Neither MEMBER churches nor those who are credentialed and/or licensed (permanent or temporary) will arrange for, officiate at, or lead in (e.g. pray, read Scripture, provide music) the solemnization or celebration of a marriage when it does not conform to the Fellowship’s Policy on Marriage and Human Sexuality. Regions cannot issue credentials for such purposes. While there should be no involvement by credentialed and/or licensed clergy, this Policy does not preclude credentialed and/or licensed clergy from attending same-sex marriages. 

5.3. Religious Views and Conscience 

A MEMBER church will support their clergy’s religious rights to not officiate in any marriage ceremony whatsoever where their participation would violate the clergy’s religious views or conscience. 

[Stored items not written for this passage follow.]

File: src/rtl/recovery_pkg.sv
package recovery_pkg;
  typedef enum logic [2:0] {
    ST_RUN       = 3'd0,
    ST_STOPPED   = 3'd1,
    ST_REC_LONG  = 3'd2,
    ST_REC_SHORT = 3'd3,
    ST_RST_HOLD  = 3'd4,
    ST_RST_TAIL  = 3'd5
  } rec_state_t;
endpackage

File: src/rtl/recovery_counter.sv
module recovery_counter #(
  parameter int CNT_W = 12
) (
  input  logic             clk,
  input  logic             rst,
  input  logic             clr,
  input  logic             en,
  output logic [CNT_W-1:0] cnt
);
  always_ff @(negedge clk) begin
    if (rst || clr) cnt <= '0;
    else if (en)    cnt <= cnt + 1'b1;
  end
endmodule

File: src/rtl/recovery_ctrl.sv
module recovery_ctrl
  import recovery_pkg::*;
#(
  parameter int CNT_W     = 12,
  parameter int LONG_CYC  = 4096,
  parameter int SHORT_CYC = 32,
  parameter int TAIL_CYC  = 64
) (
  input  logic             clk,
  input  logic             por_req,
  input  logic             lv_req,
  input  logic             stop_strobe,
  input  logic             wake_evt,
  input  logic             short_rec,
  input  logic [CNT_W-1:0] cnt,
  output logic             cnt_clr,
  output logic             cnt_en,
  output rec_state_t       state,
  output logic             bus_clk_en,
  output logic             int_rst,
  output logic             cpu_rst,
  output logic             wdog_tick
);
  localparam logic [CNT_W-1:0] LONG_LAST  = CNT_W'(LONG_CYC - 1);
  localparam logic [CNT_W-1:0] SHORT_LAST = CNT_W'(SHORT_CYC - 1);
  localparam logic [CNT_W-1:0] TAIL_LAST  = CNT_W'(TAIL_CYC - 1);
  localparam logic [CNT_W-1:0] CNT_MAX    = '1;

  rec_state_t nxt;
  logic       tick_d;

  always_comb begin
    nxt     = state;
    cnt_clr = 1'b0;
    cnt_en  = 1'b1;
    tick_d  = 1'b0;
    unique case (state)
      ST_RUN: begin
        if (stop_strobe) begin
          nxt     = ST_STOPPED;
          cnt_clr = 1'b1;
        end else begin
          tick_d = (cnt == CNT_MAX);
        end
      end
      ST_STOPPED: begin
        cnt_en  = 1'b0;
        cnt_clr = 1'b1;
        if (wake_evt) nxt = short_rec ? ST_REC_SHORT : ST_REC_LONG;
      end
      ST_REC_LONG: begin
        if (cnt == LONG_LAST) begin
          nxt     = ST_RUN;
          cnt_clr = 1'b1;
        end
      end
      ST_REC_SHORT: begin
        if (cnt == SHORT_LAST) begin
          nxt     = ST_RUN;
          cnt_clr = 1'b1;
        end
      end
      ST_RST_HOLD: begin
        if (cnt == LONG_LAST) begin
          nxt     = ST_RST_TAIL;
          cnt_clr = 1'b1;
        end
      end
      ST_RST_TAIL: begin
        if (cnt == TAIL_LAST) begin
          nxt     = ST_RUN;
          cnt_clr = 1'b1;
        end
      end
      default: begin
        nxt     = ST_RST_HOLD;
        cnt_clr = 1'b1;
      end
    endcase
    if (lv_req) begin
      nxt     = ST_RST_HOLD;
      cnt_clr = 1'b1;
      tick_d  = 1'b0;
    end
  end

  always_ff @(negedge clk) begin
    if (por_req) begin
      state      <= ST_RST_HOLD;
      int_rst    <= 1'b1;
      cpu_rst    <= 1'b1;
      bus_clk_en <= 1'b0;
      wdog_tick  <= 1'b0;
    end else begin
      state      <= nxt;
      int_rst    <= (nxt == ST_RST_HOLD);
      cpu_rst    <= (nxt == ST_RST_HOLD) || (nxt == ST_RST_TAIL);
      bus_clk_en <= (nxt == ST_RUN) || (nxt == ST_RST_TAIL);
      wdog_tick  <= tick_d;
    end
  end

  // the tick lasts exactly one cycle
  p_tick_single_r8: assert property (@(negedge clk) disable iff (por_req)
    wdog_tick |=> !wdog_tick);
  // a stop taken in normal running gates the bus clocks at once
  p_stop_gates_r5: assert property (@(negedge clk) disable iff (por_req)
    (state == ST_RUN && stop_strobe && !lv_req) |=> (!bus_clk_en && state == ST_STOPPED));
endmodule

5.4. Member Church Policies 

MEMBER churches are strongly encouraged to clarify through church policy the lifestyle standards that are in accord with the Fellowship’s Policy Statement on Marriage and Human Sexuality and apply such policies consistently. 

5.5. Compliance with Policy 

Anyone who believes or teaches contrary to the Fellowship’s Policy Statement on Marriage and Human Sexuality shall not be recognized or affirmed as MEMBER church ministry staff, Fellowship chaplain, or Fellowship missionary, nor may they be nominated to any organizational leadership position within The Fellowship of Evangelical Baptist Churches in Canada. Likewise, any MEMBER church which believes or teaches contrary to the Fellowship’s Policy Statement on Marriage and Human Sexuality shall not be recognized or affirmed as a Fellowship MEMBER church. 

Introduction 

1. The Fellowship of Evangelical Baptist Churches develops policies based upon its interpretation of principles discerned within the Protestant canon of the Bible. These sacred texts form for us the revealed Word of God and as His people we seek to take seriously what God has communicated. We also believe that God communicated in a special way through Jesus of Nazareth, who was the Son of God and Messiah. These sacred texts teach us that Jesus is God in every sense and so we seek to understand Jesus’ words as the words of God. Today, God continues to guide us through His Spirit whom we believe to be resident in followers of Jesus Christ. The Holy Spirit gives us wisdom to discern the meaning and application of these sacred texts. 

The Bible 

2.a. The Bible is a remarkable collection of many different literary genres, including poetry, history, prophetic oracles, proverbs, speeches, parables, letters, and ethical instruction. Many common principles of interpretation apply equally to all of these genres because they are literature and amenable to literary analysis. However, it is also the case that each genre is somewhat unique and requires the application of special interpretative principles. 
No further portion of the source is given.